▶ Task objective: Using the records below, give again exactly the lines from the line that contains "A1 B2 Y1 const" through the line that contains "path_buffers = 1", both ends included, and only those.

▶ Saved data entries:
======
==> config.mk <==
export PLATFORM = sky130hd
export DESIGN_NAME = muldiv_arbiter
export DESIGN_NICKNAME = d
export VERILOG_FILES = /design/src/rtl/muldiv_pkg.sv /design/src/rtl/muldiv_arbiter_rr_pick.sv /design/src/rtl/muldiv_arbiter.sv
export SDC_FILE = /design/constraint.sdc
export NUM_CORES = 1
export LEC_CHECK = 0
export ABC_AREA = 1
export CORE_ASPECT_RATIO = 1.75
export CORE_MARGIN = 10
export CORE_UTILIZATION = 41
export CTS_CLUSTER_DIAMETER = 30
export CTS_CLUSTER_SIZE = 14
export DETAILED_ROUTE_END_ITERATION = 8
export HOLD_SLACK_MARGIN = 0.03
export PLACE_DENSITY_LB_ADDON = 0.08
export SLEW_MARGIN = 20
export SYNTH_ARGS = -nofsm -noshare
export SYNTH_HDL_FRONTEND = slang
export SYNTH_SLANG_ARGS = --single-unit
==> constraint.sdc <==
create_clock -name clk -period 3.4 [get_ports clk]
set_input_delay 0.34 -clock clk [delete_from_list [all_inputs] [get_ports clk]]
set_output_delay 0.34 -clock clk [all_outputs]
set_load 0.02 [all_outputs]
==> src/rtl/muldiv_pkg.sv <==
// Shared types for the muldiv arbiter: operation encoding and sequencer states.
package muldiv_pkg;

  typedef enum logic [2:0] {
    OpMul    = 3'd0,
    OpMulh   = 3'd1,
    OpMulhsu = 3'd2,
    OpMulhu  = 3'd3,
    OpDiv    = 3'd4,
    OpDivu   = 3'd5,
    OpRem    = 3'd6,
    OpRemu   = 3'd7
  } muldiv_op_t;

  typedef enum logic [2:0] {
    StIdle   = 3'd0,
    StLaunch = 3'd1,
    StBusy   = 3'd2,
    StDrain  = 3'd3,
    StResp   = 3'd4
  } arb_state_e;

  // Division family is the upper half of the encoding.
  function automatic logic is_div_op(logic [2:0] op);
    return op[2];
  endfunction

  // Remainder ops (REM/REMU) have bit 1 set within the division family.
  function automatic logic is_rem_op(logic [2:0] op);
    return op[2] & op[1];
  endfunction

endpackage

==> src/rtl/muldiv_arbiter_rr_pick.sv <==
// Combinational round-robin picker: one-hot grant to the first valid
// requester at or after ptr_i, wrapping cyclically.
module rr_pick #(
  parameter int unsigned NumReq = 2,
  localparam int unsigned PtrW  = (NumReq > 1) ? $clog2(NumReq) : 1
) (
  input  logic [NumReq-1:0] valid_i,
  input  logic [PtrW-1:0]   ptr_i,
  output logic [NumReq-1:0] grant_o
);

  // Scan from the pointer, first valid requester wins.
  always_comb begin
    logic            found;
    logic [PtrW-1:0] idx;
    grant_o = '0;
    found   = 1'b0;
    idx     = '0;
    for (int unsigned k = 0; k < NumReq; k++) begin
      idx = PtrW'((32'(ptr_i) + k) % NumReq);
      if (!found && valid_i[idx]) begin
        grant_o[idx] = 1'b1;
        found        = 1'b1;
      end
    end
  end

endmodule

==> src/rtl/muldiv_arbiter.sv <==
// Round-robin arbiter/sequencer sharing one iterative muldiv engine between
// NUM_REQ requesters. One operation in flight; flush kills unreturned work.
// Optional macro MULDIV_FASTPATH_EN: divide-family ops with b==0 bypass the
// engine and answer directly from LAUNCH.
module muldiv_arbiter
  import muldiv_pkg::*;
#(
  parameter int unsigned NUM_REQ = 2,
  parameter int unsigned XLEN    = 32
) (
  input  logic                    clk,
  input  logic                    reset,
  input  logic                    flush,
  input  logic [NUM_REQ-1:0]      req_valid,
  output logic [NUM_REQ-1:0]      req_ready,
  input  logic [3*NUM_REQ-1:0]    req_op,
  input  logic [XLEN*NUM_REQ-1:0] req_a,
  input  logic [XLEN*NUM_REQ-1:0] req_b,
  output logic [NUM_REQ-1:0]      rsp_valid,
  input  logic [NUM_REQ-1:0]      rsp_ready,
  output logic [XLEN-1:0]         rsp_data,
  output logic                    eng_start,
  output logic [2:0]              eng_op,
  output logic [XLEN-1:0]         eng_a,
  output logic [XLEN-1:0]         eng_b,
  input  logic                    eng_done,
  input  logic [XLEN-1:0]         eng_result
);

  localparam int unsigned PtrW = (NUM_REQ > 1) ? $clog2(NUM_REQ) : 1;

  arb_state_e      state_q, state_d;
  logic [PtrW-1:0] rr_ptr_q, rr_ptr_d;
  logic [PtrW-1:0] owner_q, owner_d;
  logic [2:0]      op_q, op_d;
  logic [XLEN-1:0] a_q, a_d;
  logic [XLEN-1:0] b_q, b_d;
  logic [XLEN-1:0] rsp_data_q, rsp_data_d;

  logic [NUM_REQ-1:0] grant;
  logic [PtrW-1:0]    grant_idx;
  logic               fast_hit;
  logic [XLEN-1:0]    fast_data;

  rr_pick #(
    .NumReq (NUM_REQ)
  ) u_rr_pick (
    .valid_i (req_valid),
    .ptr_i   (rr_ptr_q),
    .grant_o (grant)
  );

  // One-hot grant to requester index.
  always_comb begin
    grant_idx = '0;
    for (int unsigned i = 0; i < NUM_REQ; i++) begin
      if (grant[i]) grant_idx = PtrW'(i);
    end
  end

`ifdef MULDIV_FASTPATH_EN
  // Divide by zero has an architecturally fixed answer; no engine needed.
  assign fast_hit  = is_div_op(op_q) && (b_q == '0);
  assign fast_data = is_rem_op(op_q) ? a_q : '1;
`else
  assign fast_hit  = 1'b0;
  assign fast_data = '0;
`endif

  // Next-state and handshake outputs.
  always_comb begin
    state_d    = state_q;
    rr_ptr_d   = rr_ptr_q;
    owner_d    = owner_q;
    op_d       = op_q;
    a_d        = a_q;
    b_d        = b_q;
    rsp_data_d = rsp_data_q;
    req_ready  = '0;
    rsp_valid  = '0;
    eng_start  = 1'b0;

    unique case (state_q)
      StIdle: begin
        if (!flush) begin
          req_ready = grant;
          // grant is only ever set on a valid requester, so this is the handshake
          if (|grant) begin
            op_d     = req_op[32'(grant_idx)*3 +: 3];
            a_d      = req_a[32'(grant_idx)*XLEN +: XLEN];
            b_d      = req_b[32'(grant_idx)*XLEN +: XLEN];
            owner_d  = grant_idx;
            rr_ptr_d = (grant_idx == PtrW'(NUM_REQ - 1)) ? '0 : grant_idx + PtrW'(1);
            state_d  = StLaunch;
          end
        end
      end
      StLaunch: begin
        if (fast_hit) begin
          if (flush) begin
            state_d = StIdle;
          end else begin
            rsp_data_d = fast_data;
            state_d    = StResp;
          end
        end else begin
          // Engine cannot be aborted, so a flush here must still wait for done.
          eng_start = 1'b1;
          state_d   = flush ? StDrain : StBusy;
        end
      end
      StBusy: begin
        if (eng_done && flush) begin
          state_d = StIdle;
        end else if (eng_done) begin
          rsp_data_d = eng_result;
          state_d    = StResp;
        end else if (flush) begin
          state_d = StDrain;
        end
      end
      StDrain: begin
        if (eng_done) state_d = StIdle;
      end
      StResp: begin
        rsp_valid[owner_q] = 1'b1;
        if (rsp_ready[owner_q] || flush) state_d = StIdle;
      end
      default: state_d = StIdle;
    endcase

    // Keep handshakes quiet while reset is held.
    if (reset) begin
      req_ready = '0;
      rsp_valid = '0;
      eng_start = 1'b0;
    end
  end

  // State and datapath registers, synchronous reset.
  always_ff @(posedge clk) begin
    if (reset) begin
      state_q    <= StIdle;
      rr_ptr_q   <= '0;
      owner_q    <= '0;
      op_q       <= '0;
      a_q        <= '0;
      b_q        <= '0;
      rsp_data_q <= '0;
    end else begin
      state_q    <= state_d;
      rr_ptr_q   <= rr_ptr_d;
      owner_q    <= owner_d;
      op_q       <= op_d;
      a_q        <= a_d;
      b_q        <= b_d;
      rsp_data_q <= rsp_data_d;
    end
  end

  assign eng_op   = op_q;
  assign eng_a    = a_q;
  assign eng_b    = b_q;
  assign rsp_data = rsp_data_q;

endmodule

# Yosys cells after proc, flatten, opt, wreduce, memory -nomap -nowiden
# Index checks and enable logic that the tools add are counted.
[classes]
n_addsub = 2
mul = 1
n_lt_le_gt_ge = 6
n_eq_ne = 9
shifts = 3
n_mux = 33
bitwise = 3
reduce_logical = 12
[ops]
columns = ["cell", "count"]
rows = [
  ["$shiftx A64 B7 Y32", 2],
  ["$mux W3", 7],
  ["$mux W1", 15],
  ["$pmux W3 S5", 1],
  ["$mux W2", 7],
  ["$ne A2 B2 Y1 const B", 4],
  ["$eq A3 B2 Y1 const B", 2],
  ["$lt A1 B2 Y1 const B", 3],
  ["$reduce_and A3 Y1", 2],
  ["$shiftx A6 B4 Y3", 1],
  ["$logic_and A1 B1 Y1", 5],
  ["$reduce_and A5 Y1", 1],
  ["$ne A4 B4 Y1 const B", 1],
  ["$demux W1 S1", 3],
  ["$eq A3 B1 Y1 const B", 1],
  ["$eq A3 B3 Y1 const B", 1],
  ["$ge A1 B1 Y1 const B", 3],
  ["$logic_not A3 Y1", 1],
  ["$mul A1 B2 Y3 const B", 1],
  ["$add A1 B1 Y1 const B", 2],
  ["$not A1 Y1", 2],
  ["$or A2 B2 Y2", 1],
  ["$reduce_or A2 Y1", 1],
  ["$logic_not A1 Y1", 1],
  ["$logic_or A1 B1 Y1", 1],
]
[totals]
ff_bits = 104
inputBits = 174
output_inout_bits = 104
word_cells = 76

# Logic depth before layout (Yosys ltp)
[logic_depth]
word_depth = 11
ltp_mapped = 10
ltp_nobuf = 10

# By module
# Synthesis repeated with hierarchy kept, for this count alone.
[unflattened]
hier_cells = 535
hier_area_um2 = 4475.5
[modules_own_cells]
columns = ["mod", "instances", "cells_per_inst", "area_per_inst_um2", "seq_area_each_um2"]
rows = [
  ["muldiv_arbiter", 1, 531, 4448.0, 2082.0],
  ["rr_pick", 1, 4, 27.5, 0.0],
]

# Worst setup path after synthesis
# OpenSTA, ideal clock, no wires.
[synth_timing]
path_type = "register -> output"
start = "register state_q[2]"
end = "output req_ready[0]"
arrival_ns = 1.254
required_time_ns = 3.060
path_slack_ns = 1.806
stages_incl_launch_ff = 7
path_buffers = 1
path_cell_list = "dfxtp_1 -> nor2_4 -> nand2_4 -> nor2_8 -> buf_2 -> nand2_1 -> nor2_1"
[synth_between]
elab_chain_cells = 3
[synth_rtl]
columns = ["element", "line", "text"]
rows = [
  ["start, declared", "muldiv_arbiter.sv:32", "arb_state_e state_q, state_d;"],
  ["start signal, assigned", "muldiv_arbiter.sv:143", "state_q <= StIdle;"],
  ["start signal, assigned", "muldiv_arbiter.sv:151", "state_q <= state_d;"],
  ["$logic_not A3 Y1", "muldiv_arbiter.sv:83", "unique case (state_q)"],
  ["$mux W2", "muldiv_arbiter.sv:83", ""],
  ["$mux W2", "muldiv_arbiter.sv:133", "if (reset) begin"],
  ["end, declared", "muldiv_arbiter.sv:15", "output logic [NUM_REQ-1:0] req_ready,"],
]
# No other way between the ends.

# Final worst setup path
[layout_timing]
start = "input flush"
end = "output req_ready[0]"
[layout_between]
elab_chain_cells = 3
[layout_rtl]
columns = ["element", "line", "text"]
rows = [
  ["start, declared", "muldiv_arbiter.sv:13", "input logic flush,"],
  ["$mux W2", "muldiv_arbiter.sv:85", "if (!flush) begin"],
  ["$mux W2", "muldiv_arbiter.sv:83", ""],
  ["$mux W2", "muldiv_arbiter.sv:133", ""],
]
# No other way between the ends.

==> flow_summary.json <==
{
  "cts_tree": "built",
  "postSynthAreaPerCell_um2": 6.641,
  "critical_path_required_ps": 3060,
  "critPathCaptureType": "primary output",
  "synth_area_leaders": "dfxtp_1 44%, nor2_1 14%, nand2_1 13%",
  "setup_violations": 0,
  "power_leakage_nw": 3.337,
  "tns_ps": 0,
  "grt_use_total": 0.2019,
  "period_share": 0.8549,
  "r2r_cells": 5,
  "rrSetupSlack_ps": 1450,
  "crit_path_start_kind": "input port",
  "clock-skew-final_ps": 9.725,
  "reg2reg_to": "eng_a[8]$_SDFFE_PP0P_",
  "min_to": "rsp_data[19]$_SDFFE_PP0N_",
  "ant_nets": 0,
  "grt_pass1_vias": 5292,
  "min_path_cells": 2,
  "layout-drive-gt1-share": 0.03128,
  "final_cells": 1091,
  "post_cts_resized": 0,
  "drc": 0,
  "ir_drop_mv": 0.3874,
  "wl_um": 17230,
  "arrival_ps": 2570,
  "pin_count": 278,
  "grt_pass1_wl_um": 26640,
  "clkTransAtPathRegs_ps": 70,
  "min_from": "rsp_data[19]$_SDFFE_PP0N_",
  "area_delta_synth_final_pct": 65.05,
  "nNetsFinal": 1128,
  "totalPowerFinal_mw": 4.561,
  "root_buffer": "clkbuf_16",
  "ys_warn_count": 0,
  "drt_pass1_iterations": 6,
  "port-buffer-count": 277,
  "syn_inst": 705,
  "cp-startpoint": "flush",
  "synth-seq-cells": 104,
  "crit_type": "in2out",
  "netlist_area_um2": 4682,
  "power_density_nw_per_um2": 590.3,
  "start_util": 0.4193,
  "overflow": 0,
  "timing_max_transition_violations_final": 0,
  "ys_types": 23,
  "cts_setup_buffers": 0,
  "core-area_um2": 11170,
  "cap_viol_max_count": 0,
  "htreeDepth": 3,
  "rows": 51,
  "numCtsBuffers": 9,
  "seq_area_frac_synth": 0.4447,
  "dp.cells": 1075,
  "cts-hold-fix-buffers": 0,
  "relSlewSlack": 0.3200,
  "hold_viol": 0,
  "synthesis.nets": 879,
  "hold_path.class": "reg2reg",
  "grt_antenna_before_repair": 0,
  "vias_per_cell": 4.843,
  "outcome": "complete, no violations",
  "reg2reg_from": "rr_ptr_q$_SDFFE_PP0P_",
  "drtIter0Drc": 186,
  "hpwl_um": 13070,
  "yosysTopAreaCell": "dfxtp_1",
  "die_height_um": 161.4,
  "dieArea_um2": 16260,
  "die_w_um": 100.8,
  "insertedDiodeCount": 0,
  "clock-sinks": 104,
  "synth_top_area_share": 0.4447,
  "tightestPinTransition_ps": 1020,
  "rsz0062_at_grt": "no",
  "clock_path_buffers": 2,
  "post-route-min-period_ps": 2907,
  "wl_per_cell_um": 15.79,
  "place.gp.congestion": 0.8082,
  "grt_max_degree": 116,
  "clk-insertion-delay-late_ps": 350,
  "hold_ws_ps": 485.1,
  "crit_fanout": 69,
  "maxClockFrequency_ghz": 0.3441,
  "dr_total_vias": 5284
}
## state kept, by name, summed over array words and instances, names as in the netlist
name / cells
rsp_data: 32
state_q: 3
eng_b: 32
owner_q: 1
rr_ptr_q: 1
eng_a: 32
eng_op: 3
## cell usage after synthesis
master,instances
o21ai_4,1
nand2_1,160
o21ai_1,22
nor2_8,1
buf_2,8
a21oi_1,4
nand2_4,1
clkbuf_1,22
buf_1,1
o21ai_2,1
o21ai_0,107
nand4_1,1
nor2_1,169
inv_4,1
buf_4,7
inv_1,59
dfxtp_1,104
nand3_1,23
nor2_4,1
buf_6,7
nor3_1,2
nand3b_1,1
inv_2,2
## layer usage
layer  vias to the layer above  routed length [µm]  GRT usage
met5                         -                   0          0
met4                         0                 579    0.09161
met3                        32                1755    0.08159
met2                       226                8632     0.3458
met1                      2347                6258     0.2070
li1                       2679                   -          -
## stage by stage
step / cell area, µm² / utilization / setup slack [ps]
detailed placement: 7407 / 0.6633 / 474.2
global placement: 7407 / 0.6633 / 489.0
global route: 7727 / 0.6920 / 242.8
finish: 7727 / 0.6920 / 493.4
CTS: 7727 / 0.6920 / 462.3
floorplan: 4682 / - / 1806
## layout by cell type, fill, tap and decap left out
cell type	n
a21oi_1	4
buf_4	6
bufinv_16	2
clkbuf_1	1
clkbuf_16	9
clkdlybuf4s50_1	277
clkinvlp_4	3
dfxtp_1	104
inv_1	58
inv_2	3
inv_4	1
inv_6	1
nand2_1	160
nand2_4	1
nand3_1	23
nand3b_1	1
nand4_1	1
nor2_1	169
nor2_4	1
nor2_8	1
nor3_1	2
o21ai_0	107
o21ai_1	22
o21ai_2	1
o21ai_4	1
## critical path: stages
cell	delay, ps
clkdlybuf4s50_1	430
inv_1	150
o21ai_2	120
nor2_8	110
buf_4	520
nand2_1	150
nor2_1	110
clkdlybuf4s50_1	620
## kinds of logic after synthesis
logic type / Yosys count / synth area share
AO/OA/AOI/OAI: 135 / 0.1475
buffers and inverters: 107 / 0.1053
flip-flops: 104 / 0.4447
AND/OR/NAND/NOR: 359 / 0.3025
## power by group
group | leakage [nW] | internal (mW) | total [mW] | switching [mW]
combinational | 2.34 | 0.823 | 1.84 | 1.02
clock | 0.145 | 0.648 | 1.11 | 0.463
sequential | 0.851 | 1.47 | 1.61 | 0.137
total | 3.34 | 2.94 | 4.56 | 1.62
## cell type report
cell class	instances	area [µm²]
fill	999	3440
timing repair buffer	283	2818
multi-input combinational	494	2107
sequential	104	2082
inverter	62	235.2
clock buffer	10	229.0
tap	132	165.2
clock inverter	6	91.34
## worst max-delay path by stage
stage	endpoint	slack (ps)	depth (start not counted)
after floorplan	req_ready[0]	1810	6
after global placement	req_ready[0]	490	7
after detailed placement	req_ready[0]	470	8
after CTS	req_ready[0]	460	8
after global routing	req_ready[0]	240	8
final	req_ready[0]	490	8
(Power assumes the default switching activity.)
======
▶ Worked solution:
  ["$lt A1 B2 Y1 const B", 3],
  ["$reduce_and A3 Y1", 2],
  ["$shiftx A6 B4 Y3", 1],
  ["$logic_and A1 B1 Y1", 5],
  ["$reduce_and A5 Y1", 1],
  ["$ne A4 B4 Y1 const B", 1],
  ["$demux W1 S1", 3],
  ["$eq A3 B1 Y1 const B", 1],
  ["$eq A3 B3 Y1 const B", 1],
  ["$ge A1 B1 Y1 const B", 3],
  ["$logic_not A3 Y1", 1],
  ["$mul A1 B2 Y3 const B", 1],
  ["$add A1 B1 Y1 const B", 2],
  ["$not A1 Y1", 2],
  ["$or A2 B2 Y2", 1],
  ["$reduce_or A2 Y1", 1],
  ["$logic_not A1 Y1", 1],
  ["$logic_or A1 B1 Y1", 1],
]
[totals]
ff_bits = 104
inputBits = 174
output_inout_bits = 104
word_cells = 76

# Logic depth before layout (Yosys ltp)
[logic_depth]
word_depth = 11
ltp_mapped = 10
ltp_nobuf = 10

# By module
# Synthesis repeated with hierarchy kept, for this count alone.
[unflattened]
hier_cells = 535
hier_area_um2 = 4475.5
[modules_own_cells]
columns = ["mod", "instances", "cells_per_inst", "area_per_inst_um2", "seq_area_each_um2"]
rows = [
  ["muldiv_arbiter", 1, 531, 4448.0, 2082.0],
  ["rr_pick", 1, 4, 27.5, 0.0],
]

# Worst setup path after synthesis
# OpenSTA, ideal clock, no wires.
[synth_timing]
path_type = "register -> output"
start = "register state_q[2]"
end = "output req_ready[0]"
arrival_ns = 1.254
required_time_ns = 3.060
path_slack_ns = 1.806
stages_incl_launch_ff = 7
path_buffers = 1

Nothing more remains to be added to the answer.